## config.mk

```make
export PLATFORM = sky130hd
export DESIGN_NAME = key_debounce_repeat
export DESIGN_NICKNAME = d
export VERILOG_FILES = /design/src/rtl/key_debounce_repeat.sv
export SDC_FILE = /design/constraint.sdc
export NUM_CORES = 1
export LEC_CHECK = 0
export ABC_AREA = 1
export BUFFER_PORTS_ARGS = -buffer_cell sky130_fd_sc_hd__buf_2
export CAP_MARGIN = 20
export CORE_MARGIN = 4
export CORE_UTILIZATION = 60
export DETAILED_ROUTE_END_ITERATION = 7
export PLACE_DENSITY = 0.74
export REMOVE_ABC_BUFFERS = 1
export SYNTH_ARGS = -nofsm -noshare
export SYNTH_HDL_FRONTEND = slang
export SYNTH_SLANG_ARGS = --single-unit
```

## constraint.sdc

```tcl
create_clock -name clk_clk -period 3.15 [get_ports clk_clk]
set_input_delay 0.7875 -clock clk_clk [delete_from_list [all_inputs] [get_ports clk_clk]]
set_output_delay 0.7875 -clock clk_clk [all_outputs]
set_load 0.01 [all_outputs]
```
### src/rtl/lif_neuron.sv
// Leaky integrate-and-fire neuron with NUM_SYN weighted synapses.
// Each integrating step sums the weights of the active synapses into the
// membrane, subtracts the leak (floored at zero) and compares against the
// threshold. On a spike the membrane is cleared (mode 0) or reduced by the
// threshold (mode 1, carry-preserving), and a refractory counter is loaded.
// All state lives in one clock domain with a synchronous active-high reset.
module lif_neuron #(
  parameter int WIDTH   = 8,
  parameter int NUM_SYN = 4,
  parameter int REFRAC  = 2,
  localparam int AW     = (NUM_SYN > 1) ? $clog2(NUM_SYN) : 1
) (
  input  logic               clk_i,
  input  logic               rst_i,
  input  logic               step_i,
  input  logic [NUM_SYN-1:0] syn_in_i,
  input  logic               wr_en_i,
  input  logic [AW-1:0]      wr_addr_i,
  input  logic [WIDTH-1:0]   wr_data_i,
  input  logic [WIDTH-1:0]   threshold_i,
  input  logic [WIDTH-1:0]   leak_i,
  input  logic               mode_i,
  output logic               spike_out_o,
  output logic [WIDTH-1:0]   membrane_o,
  output logic               refractory_o
);

  // Synaptic sum is wide enough that NUM_SYN full-scale weights never overflow;
  // one more bit holds membrane + sum.
  localparam int SUMW = WIDTH + $clog2(NUM_SYN) + 1;
  localparam int VW   = SUMW + 1;
  localparam int CW   = (REFRAC > 0) ? $clog2(REFRAC + 1) : 1;

  localparam logic [AW:0]   NSYN_W   = (AW + 1)'(NUM_SYN);
  localparam logic [CW-1:0] REFRAC_W = CW'(REFRAC);

  logic [WIDTH-1:0] w_q [NUM_SYN];
  logic [WIDTH-1:0] mem_q, mem_d;
  logic [CW-1:0]    cnt_q, cnt_d;
  logic             spike_q, spike_d;

  logic [SUMW-1:0]  sum_c;
  logic [VW-1:0]    v_c;
  logic [VW-1:0]    vl_c;
  logic [VW-1:0]    resid_c;
  logic             fire_c;
  logic             in_refrac_c;
  logic             wr_ok_c;

  // Clamp a wide intermediate to the largest representable membrane value.
  function automatic logic [WIDTH-1:0] sat_fn(input logic [VW-1:0] x);
    if (|x[VW-1:WIDTH]) return '1;
    return x[WIDTH-1:0];
  endfunction

  // Sum of the weights whose synapse is active this cycle (old weights only).
  always_comb begin
    sum_c = '0;
    for (int i = 0; i < NUM_SYN; i++) begin
      if (syn_in_i[i]) sum_c = sum_c + SUMW'(w_q[i]);
    end
  end

  assign v_c = VW'(mem_q) + VW'(sum_c);

  // Leak is applied after integration and floors at zero instead of wrapping.
  always_comb begin
    if (v_c > VW'(leak_i)) vl_c = v_c - VW'(leak_i);
    else                   vl_c = '0;
  end

  assign fire_c      = (vl_c >= VW'(threshold_i));
  assign resid_c     = vl_c - VW'(threshold_i);
  assign in_refrac_c = (cnt_q != '0);
  assign wr_ok_c     = ({1'b0, wr_addr_i} < NSYN_W);

  // Next-state for membrane, refractory counter and spike pulse.
  always_comb begin
    mem_d   = mem_q;
    cnt_d   = cnt_q;
    spike_d = 1'b0;
    if (step_i) begin
      if (in_refrac_c) begin
        cnt_d = cnt_q - CW'(1);
      end else if (fire_c) begin
        spike_d = 1'b1;
        cnt_d   = REFRAC_W;
        mem_d   = mode_i ? sat_fn(resid_c) : '0;
      end else begin
        mem_d   = sat_fn(vl_c);
      end
    end
  end

  // State registers and weight memory; reset wins over writes and steps.
  always_ff @(posedge clk_i) begin
    if (rst_i) begin
      mem_q   <= '0;
      cnt_q   <= '0;
      spike_q <= 1'b0;
      for (int i = 0; i < NUM_SYN; i++) w_q[i] <= '0;
    end else begin
      mem_q   <= mem_d;
      cnt_q   <= cnt_d;
      spike_q <= spike_d;
      if (wr_en_i && wr_ok_c) w_q[wr_addr_i] <= wr_data_i;
    end
  end

  assign spike_out_o  = spike_q;
  assign membrane_o   = mem_q;
  assign refractory_o = in_refrac_c;

endmodule
<file path="config.mk">
export PLATFORM = sky130hd
export DESIGN_NAME = key_press_conditioner
export DESIGN_NICKNAME = d
export VERILOG_FILES = /design/src/rtl/key_press_conditioner.sv
export SDC_FILE = /design/constraint.sdc
export NUM_CORES = 1
export LEC_CHECK = 0
export ABC_AREA = 1
export BUFFER_PORTS_ARGS = -buffer_cell sky130_fd_sc_hd__buf_4
export CAP_MARGIN = 20
export CORE_ASPECT_RATIO = 1.75
export CORE_MARGIN = 2
export CORE_UTILIZATION = 50
export DETAILED_ROUTE_END_ITERATION = 8
export PLACE_DENSITY = 0.77
export RECOVER_POWER = 25
export SLEW_MARGIN = 20
export SYNTH_ARGS = -nofsm -noshare
export SYNTH_HDL_FRONTEND = slang
export SYNTH_SLANG_ARGS = --single-unit
</file>
<file path="constraint.sdc">
create_clock -name clock -period 3.6 [get_ports clock]
set_clock_uncertainty 0.15 [all_clocks]
set_input_delay 0.54 -clock clock [delete_from_list [all_inputs] [get_ports clock]]
set_output_delay 0.54 -clock clock [all_outputs]
set_load 0.05 [all_outputs]
</file>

## Task to carry out
All of the material above is to be retyped word for word.

## Your response
## config.mk

```make
export PLATFORM = sky130hd
export DESIGN_NAME = key_debounce_repeat
export DESIGN_NICKNAME = d
export VERILOG_FILES = /design/src/rtl/key_debounce_repeat.sv
export SDC_FILE = /design/constraint.sdc
export NUM_CORES = 1
export LEC_CHECK = 0
export ABC_AREA = 1
export BUFFER_PORTS_ARGS = -buffer_cell sky130_fd_sc_hd__buf_2
export CAP_MARGIN = 20
export CORE_MARGIN = 4
export CORE_UTILIZATION = 60
export DETAILED_ROUTE_END_ITERATION = 7
export PLACE_DENSITY = 0.74
export REMOVE_ABC_BUFFERS = 1
export SYNTH_ARGS = -nofsm -noshare
export SYNTH_HDL_FRONTEND = slang
export SYNTH_SLANG_ARGS = --single-unit
```

## constraint.sdc

```tcl
create_clock -name clk_clk -period 3.15 [get_ports clk_clk]
set_input_delay 0.7875 -clock clk_clk [delete_from_list [all_inputs] [get_ports clk_clk]]
set_output_delay 0.7875 -clock clk_clk [all_outputs]
set_load 0.01 [all_outputs]
```
### src/rtl/lif_neuron.sv
// Leaky integrate-and-fire neuron with NUM_SYN weighted synapses.
// Each integrating step sums the weights of the active synapses into the
// membrane, subtracts the leak (floored at zero) and compares against the
// threshold. On a spike the membrane is cleared (mode 0) or reduced by the
// threshold (mode 1, carry-preserving), and a refractory counter is loaded.
// All state lives in one clock domain with a synchronous active-high reset.
module lif_neuron #(
  parameter int WIDTH   = 8,
  parameter int NUM_SYN = 4,
  parameter int REFRAC  = 2,
  localparam int AW     = (NUM_SYN > 1) ? $clog2(NUM_SYN) : 1
) (
  input  logic               clk_i,
  input  logic               rst_i,
  input  logic               step_i,
  input  logic [NUM_SYN-1:0] syn_in_i,
  input  logic               wr_en_i,
  input  logic [AW-1:0]      wr_addr_i,
  input  logic [WIDTH-1:0]   wr_data_i,
  input  logic [WIDTH-1:0]   threshold_i,
  input  logic [WIDTH-1:0]   leak_i,
  input  logic               mode_i,
  output logic               spike_out_o,
  output logic [WIDTH-1:0]   membrane_o,
  output logic               refractory_o
);

  // Synaptic sum is wide enough that NUM_SYN full-scale weights never overflow;
  // one more bit holds membrane + sum.
  localparam int SUMW = WIDTH + $clog2(NUM_SYN) + 1;
  localparam int VW   = SUMW + 1;
  localparam int CW   = (REFRAC > 0) ? $clog2(REFRAC + 1) : 1;

  localparam logic [AW:0]   NSYN_W   = (AW + 1)'(NUM_SYN);
  localparam logic [CW-1:0] REFRAC_W = CW'(REFRAC);

  logic [WIDTH-1:0] w_q [NUM_SYN];
  logic [WIDTH-1:0] mem_q, mem_d;
  logic [CW-1:0]    cnt_q, cnt_d;
  logic             spike_q, spike_d;

  logic [SUMW-1:0]  sum_c;
  logic [VW-1:0]    v_c;
  logic [VW-1:0]    vl_c;
  logic [VW-1:0]    resid_c;
  logic             fire_c;
  logic             in_refrac_c;
  logic             wr_ok_c;

  // Clamp a wide intermediate to the largest representable membrane value.
  function automatic logic [WIDTH-1:0] sat_fn(input logic [VW-1:0] x);
    if (|x[VW-1:WIDTH]) return '1;
    return x[WIDTH-1:0];
  endfunction

  // Sum of the weights whose synapse is active this cycle (old weights only).
  always_comb begin
    sum_c = '0;
    for (int i = 0; i < NUM_SYN; i++) begin
      if (syn_in_i[i]) sum_c = sum_c + SUMW'(w_q[i]);
    end
  end

  assign v_c = VW'(mem_q) + VW'(sum_c);

  // Leak is applied after integration and floors at zero instead of wrapping.
  always_comb begin
    if (v_c > VW'(leak_i)) vl_c = v_c - VW'(leak_i);
    else                   vl_c = '0;
  end

  assign fire_c      = (vl_c >= VW'(threshold_i));
  assign resid_c     = vl_c - VW'(threshold_i);
  assign in_refrac_c = (cnt_q != '0);
  assign wr_ok_c     = ({1'b0, wr_addr_i} < NSYN_W);

  // Next-state for membrane, refractory counter and spike pulse.
  always_comb begin
    mem_d   = mem_q;
    cnt_d   = cnt_q;
    spike_d = 1'b0;
    if (step_i) begin
      if (in_refrac_c) begin
        cnt_d = cnt_q - CW'(1);
      end else if (fire_c) begin
        spike_d = 1'b1;
        cnt_d   = REFRAC_W;
        mem_d   = mode_i ? sat_fn(resid_c) : '0;
      end else begin
        mem_d   = sat_fn(vl_c);
      end
    end
  end

  // State registers and weight memory; reset wins over writes and steps.
  always_ff @(posedge clk_i) begin
    if (rst_i) begin
      mem_q   <= '0;
      cnt_q   <= '0;
      spike_q <= 1'b0;
      for (int i = 0; i < NUM_SYN; i++) w_q[i] <= '0;
    end else begin
      mem_q   <= mem_d;
      cnt_q   <= cnt_d;
      spike_q <= spike_d;
      if (wr_en_i && wr_ok_c) w_q[wr_addr_i] <= wr_data_i;
    end
  end

  assign spike_out_o  = spike_q;
  assign membrane_o   = mem_q;
  assign refractory_o = in_refrac_c;

endmodule
<file path="config.mk">
export PLATFORM = sky130hd
export DESIGN_NAME = key_press_conditioner
export DESIGN_NICKNAME = d
export VERILOG_FILES = /design/src/rtl/key_press_conditioner.sv
export SDC_FILE = /design/constraint.sdc
export NUM_CORES = 1
export LEC_CHECK = 0
export ABC_AREA = 1
export BUFFER_PORTS_ARGS = -buffer_cell sky130_fd_sc_hd__buf_4
export CAP_MARGIN = 20
export CORE_ASPECT_RATIO = 1.75
export CORE_MARGIN = 2
export CORE_UTILIZATION = 50
export DETAILED_ROUTE_END_ITERATION = 8
export PLACE_DENSITY = 0.77
export RECOVER_POWER = 25
export SLEW_MARGIN = 20
export SYNTH_ARGS = -nofsm -noshare
export SYNTH_HDL_FRONTEND = slang
export SYNTH_SLANG_ARGS = --single-unit
</file>
<file path="constraint.sdc">
create_clock -name clock -period 3.6 [get_ports clock]
set_clock_uncertainty 0.15 [all_clocks]
set_input_delay 0.54 -clock clock [delete_from_list [all_inputs] [get_ports clock]]
set_output_delay 0.54 -clock clock [all_outputs]
set_load 0.05 [all_outputs]
</file>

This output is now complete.